Directions:
Report each line of the material below where the word "default" can be found.
--- Recorded information Enclosed Below ---
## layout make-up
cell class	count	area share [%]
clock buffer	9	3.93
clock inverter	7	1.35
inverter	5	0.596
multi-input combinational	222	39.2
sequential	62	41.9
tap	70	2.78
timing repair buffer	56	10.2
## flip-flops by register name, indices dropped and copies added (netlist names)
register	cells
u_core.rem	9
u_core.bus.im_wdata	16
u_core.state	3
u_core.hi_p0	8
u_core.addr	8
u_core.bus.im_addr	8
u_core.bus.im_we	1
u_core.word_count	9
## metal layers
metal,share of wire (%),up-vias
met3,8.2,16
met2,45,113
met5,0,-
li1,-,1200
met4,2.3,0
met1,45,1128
**src/rtl/tl_pkg.sv**
```systemverilog
// Shared TileLink-UL definitions: A/D opcodes, bridge FSM states and the
// command legality rule used by the initiator bridge.
package tl_pkg;

  typedef enum logic [2:0] {
    A_PUT_FULL    = 3'd0,
    A_PUT_PARTIAL = 3'd1,
    A_ARITH       = 3'd2,
    A_LOGICAL     = 3'd3,
    A_GET         = 3'd4
  } tl_a_op_e;

  typedef enum logic [2:0] {
    D_ACCESS_ACK      = 3'd0,
    D_ACCESS_ACK_DATA = 3'd1
  } tl_d_op_e;

  typedef enum logic [1:0] {
    ST_IDLE    = 2'd0,
    ST_A_REQ   = 2'd1,
    ST_D_WAIT  = 2'd2,
    ST_ERR_RSP = 2'd3
  } bridge_state_e;

  // Opcode/size/alignment legality; bursts beyond a word only need word alignment.
  function automatic logic cmd_is_legal(input logic [2:0] opcode,
                                        input logic [3:0] size,
                                        input logic [1:0] addr_lo,
                                        input logic [3:0] max_size);
    logic size_ok;
    logic align_ok;
    size_ok  = 1'b0;
    align_ok = 1'b0;
    case (opcode)
      A_GET:                                     size_ok = (size <= max_size);
      A_PUT_FULL, A_PUT_PARTIAL, A_ARITH, A_LOGICAL: size_ok = (size <= 4'd2);
      default:                                   size_ok = 1'b0;
    endcase
    case (size)
      4'd0:    align_ok = 1'b1;
      4'd1:    align_ok = ~addr_lo[0];
      default: align_ok = (addr_lo == 2'b00);
    endcase
    return size_ok & align_ok;
  endfunction

endpackage

```
**src/rtl/tl_mask_gen.sv**
```systemverilog
// Derives the 32-bit-lane byte mask implied by a TL size and address offset.
module tl_mask_gen (
  input  logic [3:0] size_i,
  input  logic [1:0] addr_lo_i,
  output logic [3:0] mask_o
);

  // Sub-word accesses enable only the addressed lanes.
  always_comb begin
    mask_o = 4'h0;
    case (size_i)
      4'd0:    mask_o = 4'b0001 << addr_lo_i;
      4'd1:    mask_o = 4'b0011 << addr_lo_i;
      default: mask_o = 4'b1111;
    endcase
  end

endmodule

```
**src/rtl/tl_ul_master_bridge.sv**
```systemverilog
// Single-outstanding TileLink-UL initiator: one command becomes one A request,
// each D beat is returned through a one-entry registered response buffer.
module tl_ul_master_bridge
  import tl_pkg::*;
#(
  parameter int TL_AW     = 32,
  parameter int TL_RS     = 4,
  parameter int SOURCE_ID = 0,
  parameter int MAX_SIZE  = 6
) (
  input  logic             tlm_clock_i,
  input  logic             tlm_reset_ni,
  input  logic             cmd_valid,
  output logic             cmd_ready,
  input  logic [2:0]       cmd_opcode,
  input  logic [2:0]       cmd_param,
  input  logic [3:0]       cmd_size,
  input  logic [TL_AW-1:0] cmd_address,
  input  logic [3:0]       cmd_mask,
  input  logic [31:0]      cmd_data,
  output logic             rsp_valid,
  input  logic             rsp_ready,
  output logic [31:0]      rsp_data,
  output logic             rsp_error,
  output logic             rsp_last,
  output logic [2:0]       tl_a_opcode,
  output logic [2:0]       tl_a_param,
  output logic [3:0]       tl_a_size,
  output logic [TL_RS-1:0] tl_a_source,
  output logic [TL_AW-1:0] tl_a_address,
  output logic [3:0]       tl_a_mask,
  output logic [31:0]      tl_a_data,
  output logic             tl_a_corrupt,
  output logic             tl_a_valid,
  input  logic             tl_a_ready,
  input  logic [2:0]       tl_d_opcode,
  input  logic [1:0]       tl_d_param,
  input  logic [3:0]       tl_d_size,
  input  logic [TL_RS-1:0] tl_d_source,
  input  logic             tl_d_denied,
  input  logic [31:0]      tl_d_data,
  input  logic             tl_d_corrupt,
  input  logic             tl_d_valid,
  output logic             tl_d_ready,
  output logic             proto_err_o
);

  localparam int               CNT_W    = (MAX_SIZE > 2) ? (MAX_SIZE - 2) : 1;
  localparam logic [TL_RS-1:0] SRC_ID   = TL_RS'(SOURCE_ID);
  localparam logic [3:0]       MAX_SZ   = 4'(MAX_SIZE);

  bridge_state_e     state_q, state_d;
  logic [2:0]        a_opcode_q, a_opcode_d;
  logic [2:0]        a_param_q, a_param_d;
  logic [3:0]        a_size_q, a_size_d;
  logic [TL_AW-1:0]  a_address_q, a_address_d;
  logic [3:0]        a_mask_q, a_mask_d;
  logic [31:0]       a_data_q, a_data_d;
  logic              a_valid_q, a_valid_d;
  logic [CNT_W-1:0]  beat_cnt_q, beat_cnt_d;
  logic              rsp_valid_q, rsp_valid_d;
  logic [31:0]       rsp_data_q, rsp_data_d;
  logic              rsp_error_q, rsp_error_d;
  logic              rsp_last_q, rsp_last_d;
  logic              proto_err_q, proto_err_d;

  logic [3:0]        derived_mask_s;
  logic              buf_free_s;
  logic              cmd_fire_s;
  logic              d_fire_s;
  logic              unused_d_s;

  tl_mask_gen u_mask_gen (
    .size_i    (cmd_size),
    .addr_lo_i (cmd_address[1:0]),
    .mask_o    (derived_mask_s)
  );

  assign unused_d_s = ^{tl_d_param, tl_d_size};

  // Handshake readiness depends only on state and the response buffer, never on the peer's valid.
  always_comb begin
    buf_free_s = ~rsp_valid_q | rsp_ready;
    cmd_ready  = tlm_reset_ni & (state_q == ST_IDLE) & buf_free_s;
    if (state_q == ST_D_WAIT) begin
      tl_d_ready = tlm_reset_ni & buf_free_s;
    end else begin
      tl_d_ready = tlm_reset_ni;
    end
    cmd_fire_s = cmd_valid & cmd_ready;
    d_fire_s   = tl_d_valid & tl_d_ready;
  end

  // Next-state, A-channel field capture, beat counting and response loading.
  always_comb begin
    state_d     = state_q;
    a_opcode_d  = a_opcode_q;
    a_param_d   = a_param_q;
    a_size_d    = a_size_q;
    a_address_d = a_address_q;
    a_mask_d    = a_mask_q;
    a_data_d    = a_data_q;
    a_valid_d   = a_valid_q;
    beat_cnt_d  = beat_cnt_q;
    rsp_valid_d = rsp_valid_q & ~rsp_ready;
    rsp_data_d  = rsp_data_q;
    rsp_error_d = rsp_error_q;
    rsp_last_d  = rsp_last_q;
    proto_err_d = proto_err_q;

    case (state_q)
      ST_IDLE: begin
        if (cmd_fire_s) begin
          if (cmd_is_legal(cmd_opcode, cmd_size, cmd_address[1:0], MAX_SZ)) begin
            a_opcode_d  = cmd_opcode;
            a_param_d   = cmd_param;
            a_size_d    = cmd_size;
            a_address_d = cmd_address;
            a_mask_d    = (cmd_opcode == A_PUT_PARTIAL) ? (cmd_mask & derived_mask_s)
                                                        : derived_mask_s;
            a_data_d    = cmd_data;
            a_valid_d   = 1'b1;
            state_d     = ST_A_REQ;
          end else begin
            state_d     = ST_ERR_RSP;
          end
        end else begin
          state_d = ST_IDLE;
        end
      end
      ST_A_REQ: begin
        if (tl_a_ready) begin
          a_valid_d = 1'b0;
          // Beats minus one = 2^(size-2)-1: bit i is set when size > i+2.
          for (int i = 0; i < CNT_W; i++) begin
            beat_cnt_d[i] = (32'(a_size_q) > (32'(i) + 32'd2));
          end
          state_d = ST_D_WAIT;
        end else begin
          state_d = ST_A_REQ;
        end
      end
      ST_D_WAIT: begin
        if (d_fire_s) begin
          if (tl_d_source == SRC_ID) begin
            rsp_valid_d = 1'b1;
            rsp_data_d  = (tl_d_opcode == D_ACCESS_ACK_DATA) ? tl_d_data : 32'h0;
            rsp_error_d = tl_d_denied | tl_d_corrupt;
            rsp_last_d  = (beat_cnt_q == '0);
            if (beat_cnt_q == '0) begin
              state_d = ST_IDLE;
            end else begin
              beat_cnt_d = beat_cnt_q - 1'b1;
            end
          end else begin
            proto_err_d = 1'b1;
          end
        end else begin
          state_d = ST_D_WAIT;
        end
      end
      ST_ERR_RSP: begin
        rsp_valid_d = 1'b1;
        rsp_data_d  = 32'h0;
        rsp_error_d = 1'b1;
        rsp_last_d  = 1'b1;
        state_d     = ST_IDLE;
      end
      default: begin
        state_d = ST_IDLE;
      end
    endcase

    if (d_fire_s && (state_q != ST_D_WAIT)) begin
      proto_err_d = 1'b1;
    end else begin
      proto_err_d = proto_err_d;
    end
  end

  // State and output registers; reset abandons any transaction in flight.
  always_ff @(posedge tlm_clock_i or negedge tlm_reset_ni) begin
    if (!tlm_reset_ni) begin
      state_q     <= ST_IDLE;
      a_opcode_q  <= 3'd0;
      a_param_q   <= 3'd0;
      a_size_q    <= 4'd0;
      a_address_q <= '0;
      a_mask_q    <= 4'h0;
      a_data_q    <= 32'h0;
      a_valid_q   <= 1'b0;
      beat_cnt_q  <= '0;
      rsp_valid_q <= 1'b0;
      rsp_data_q  <= 32'h0;
      rsp_error_q <= 1'b0;
      rsp_last_q  <= 1'b0;
      proto_err_q <= 1'b0;
    end else begin
      state_q     <= state_d;
      a_opcode_q  <= a_opcode_d;
      a_param_q   <= a_param_d;
      a_size_q    <= a_size_d;
      a_address_q <= a_address_d;
      a_mask_q    <= a_mask_d;
      a_data_q    <= a_data_d;
      a_valid_q   <= a_valid_d;
      beat_cnt_q  <= beat_cnt_d;
      rsp_valid_q <= rsp_valid_d;
      rsp_data_q  <= rsp_data_d;
      rsp_error_q <= rsp_error_d;
      rsp_last_q  <= rsp_last_d;
      proto_err_q <= proto_err_d;
    end
  end

  assign tl_a_opcode  = a_opcode_q;
  assign tl_a_param   = a_param_q;
  assign tl_a_size    = a_size_q;
  assign tl_a_source  = SRC_ID;
  assign tl_a_address = a_address_q;
  assign tl_a_mask    = a_mask_q;
  assign tl_a_data    = a_data_q;
  assign tl_a_corrupt = 1'b0;
  assign tl_a_valid   = a_valid_q;
  assign rsp_valid    = rsp_valid_q;
  assign rsp_data     = rsp_data_q;
  assign rsp_error    = rsp_error_q;
  assign rsp_last     = rsp_last_q;
  assign proto_err_o  = proto_err_q;

endmodule

```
--- End of Enclosed Recorded information ---
Reply to the exercise:
      default:                                   size_ok = 1'b0;
      default: align_ok = (addr_lo == 2'b00);
      default: mask_o = 4'b1111;
      default: begin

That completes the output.